WHAT IS BEING ASKED: Return, in their exact form, the lines that lie between the start of the data below and the line containing "synchronous active-high reset", with both ends included.

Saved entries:
#####
===== src/rtl/keypad_scan_decoder.sv =====
// keypad_scan_decoder
//
// Matrix keypad scanner and decoder. It drives one-hot column strobes and
// samples the row lines once per column dwell. Each column sample is folded
// into a per-frame accumulator. The frame result is debounced across whole
// frames, and the block emits registered press and release events carrying a
// linear key code (row*COLS + col).
//
// Ports:
//   CLK       in   1     system clock, rising edge
//   RST       in   1     synchronous active-high reset
//   keyRows   in   ROWS  raw row lines, active-high, asynchronous to CLK
//   keyCols   out  COLS  one-hot active-high column strobe
//   Key       out  KW    last accepted key code
//   KeyValid  out  1     one-cycle pulse: new key accepted
//   KeyRel    out  1     one-cycle pulse: accepted key released
//   KeyDown   out  1     level: a key is currently held (accepted)
//   Multi     out  1     level: most recent frame saw two or more contacts
//
// The accepted-state FSM (stable_kind_q: NONE or KEY) is split into three
// processes: a register process, a next-state combinational process, and an
// output combinational process that drives the ports from the registers.
module keypad_scan_decoder #(
  parameter int ROWS     = 4,
  parameter int COLS     = 4,
  parameter int SCAN_DIV = 1000,
  parameter int DEBOUNCE = 4,
  localparam int KW      = $clog2(ROWS*COLS)
) (
  input  logic            CLK,
  input  logic            RST,
  input  logic [ROWS-1:0] keyRows,
  output logic [COLS-1:0] keyCols,
  output logic [KW-1:0]   Key,
  output logic            KeyValid,
  output logic            KeyRel,
  output logic            KeyDown,
  output logic            Multi
);

  localparam int DW = $clog2(SCAN_DIV);
  localparam int CW = $clog2(COLS);
  localparam int NW = $clog2(DEBOUNCE+1);

  typedef enum logic [1:0] {
    RES_NONE = 2'd0,
    RES_KEY  = 2'd1,
    RES_INV  = 2'd2
  } res_kind_e;

  logic [ROWS-1:0] rows_meta_q, rows_sync_q;
  logic [DW-1:0]   dwell_q, dwell_d;
  logic [CW-1:0]   col_q, col_d;
  logic [COLS-1:0] cols_q, cols_d;
  logic [1:0]      acc_cnt_q, acc_cnt_d;
  logic [KW-1:0]   acc_code_q, acc_code_d;
  res_kind_e       cand_kind_q, cand_kind_d;
  logic [KW-1:0]   cand_code_q, cand_code_d;
  logic [NW-1:0]   cnt_q, cnt_d;
  res_kind_e       stable_kind_q, stable_kind_d;
  logic [KW-1:0]   key_q, key_d;
  logic            key_valid_q, key_valid_d;
  logic            key_rel_q, key_rel_d;
  logic            key_down_q, key_down_d;
  logic            multi_q, multi_d;

  // Contacts seen in the current column: count saturates at 2, and the code
  // belongs to the lowest-indexed row that is set.
  logic [1:0]    col_hits;
  logic [KW-1:0] col_code;
  logic [2:0]    sum_cnt;
  logic [1:0]    merged_cnt;
  logic [KW-1:0] merged_code;
  res_kind_e     res_kind;
  logic          sample, frame_end, same_as_cand;

  always_comb begin
    col_hits = 2'd0;
    col_code = '0;
    for (int r = 0; r < ROWS; r++) begin
      if (rows_sync_q[r]) begin
        if (col_hits == 2'd0) col_code = KW'(r*COLS + int'(col_q));
        if (col_hits != 2'd2) col_hits = col_hits + 2'd1;
      end
    end
    sum_cnt     = {1'b0, acc_cnt_q} + {1'b0, col_hits};
    merged_cnt  = (sum_cnt >= 3'd2) ? 2'd2 : sum_cnt[1:0];
    // Earlier columns take priority for the first-contact code.
    merged_code = (acc_cnt_q == 2'd0) ? col_code : acc_code_q;
    case (merged_cnt)
      2'd0:    res_kind = RES_NONE;
      2'd1:    res_kind = RES_KEY;
      default: res_kind = RES_INV;
    endcase
  end

  assign sample       = (dwell_q == DW'(SCAN_DIV-1));
  assign frame_end    = sample && (col_q == CW'(COLS-1));
  assign same_as_cand = (res_kind == cand_kind_q) &&
                        ((res_kind != RES_KEY) || (merged_code == cand_code_q));

  // State register process.
  always_ff @(posedge CLK) begin
    if (RST) begin
      rows_meta_q   <= '0;
      rows_sync_q   <= '0;
      dwell_q       <= '0;
      col_q         <= '0;
      cols_q        <= COLS'(1);
      acc_cnt_q     <= '0;
      acc_code_q    <= '0;
      cand_kind_q   <= RES_NONE;
      cand_code_q   <= '0;
      cnt_q         <= '0;
      stable_kind_q <= RES_NONE;
      key_q         <= '0;
      key_valid_q   <= 1'b0;
      key_rel_q     <= 1'b0;
      key_down_q    <= 1'b0;
      multi_q       <= 1'b0;
    end else begin
      rows_meta_q   <= keyRows;
      rows_sync_q   <= rows_meta_q;
      dwell_q       <= dwell_d;
      col_q         <= col_d;
      cols_q        <= cols_d;
      acc_cnt_q     <= acc_cnt_d;
      acc_code_q    <= acc_code_d;
      cand_kind_q   <= cand_kind_d;
      cand_code_q   <= cand_code_d;
      cnt_q         <= cnt_d;
      stable_kind_q <= stable_kind_d;
      key_q         <= key_d;
      key_valid_q   <= key_valid_d;
      key_rel_q     <= key_rel_d;
      key_down_q    <= key_down_d;
      multi_q       <= multi_d;
    end
  end

  // Next-state process: scan timing, frame accumulation, debounce, acceptance.
  always_comb begin
    dwell_d       = dwell_q + DW'(1);
    col_d         = col_q;
    cols_d        = cols_q;
    acc_cnt_d     = acc_cnt_q;
    acc_code_d    = acc_code_q;
    cand_kind_d   = cand_kind_q;
    cand_code_d   = cand_code_q;
    cnt_d         = cnt_q;
    stable_kind_d = stable_kind_q;
    key_d         = key_q;
    key_valid_d   = 1'b0;
    key_rel_d     = 1'b0;
    key_down_d    = key_down_q;
    multi_d       = multi_q;

    if (sample) begin
      dwell_d = '0;
      cols_d  = {cols_q[COLS-2:0], cols_q[COLS-1]};
      col_d   = (col_q == CW'(COLS-1)) ? '0 : col_q + CW'(1);
      acc_cnt_d  = merged_cnt;
      acc_code_d = merged_code;
    end

    if (frame_end) begin
      acc_cnt_d  = '0;
      acc_code_d = '0;
      multi_d    = (res_kind == RES_INV);
      if (res_kind == RES_INV) begin
        // Invalid frames never count toward acceptance, which freezes outputs.
        cand_kind_d = RES_INV;
        cnt_d       = '0;
      end else if (same_as_cand) begin
        if (cnt_q != NW'(DEBOUNCE)) cnt_d = cnt_q + NW'(1);
      end else begin
        cand_kind_d = res_kind;
        cand_code_d = merged_code;
        cnt_d       = NW'(1);
      end

      // cnt_d is zero for an INVALID candidate, so only NONE/KEY get here.
      if ((cnt_d == NW'(DEBOUNCE)) &&
          ((cand_kind_d != stable_kind_q) ||
           ((cand_kind_d == RES_KEY) && (cand_code_d != key_q)))) begin
        stable_kind_d = cand_kind_d;
        if (cand_kind_d == RES_KEY) begin
          key_d       = cand_code_d;
          key_down_d  = 1'b1;
          key_valid_d = 1'b1;
        end else begin
          key_down_d  = 1'b0;
          key_rel_d   = 1'b1;
        end
      end
    end
  end

  // Output process.
  always_comb begin
    keyCols  = cols_q;
    Key      = key_q;
    KeyValid = key_valid_q;
    KeyRel   = key_rel_q;
    KeyDown  = key_down_q;
    Multi    = multi_q;
  end

endmodule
#####
YOUR SOLUTION:
===== src/rtl/keypad_scan_decoder.sv =====
// keypad_scan_decoder
//
// Matrix keypad scanner and decoder. It drives one-hot column strobes and
// samples the row lines once per column dwell. Each column sample is folded
// into a per-frame accumulator. The frame result is debounced across whole
// frames, and the block emits registered press and release events carrying a
// linear key code (row*COLS + col).
//
// Ports:
//   CLK       in   1     system clock, rising edge
//   RST       in   1     synchronous active-high reset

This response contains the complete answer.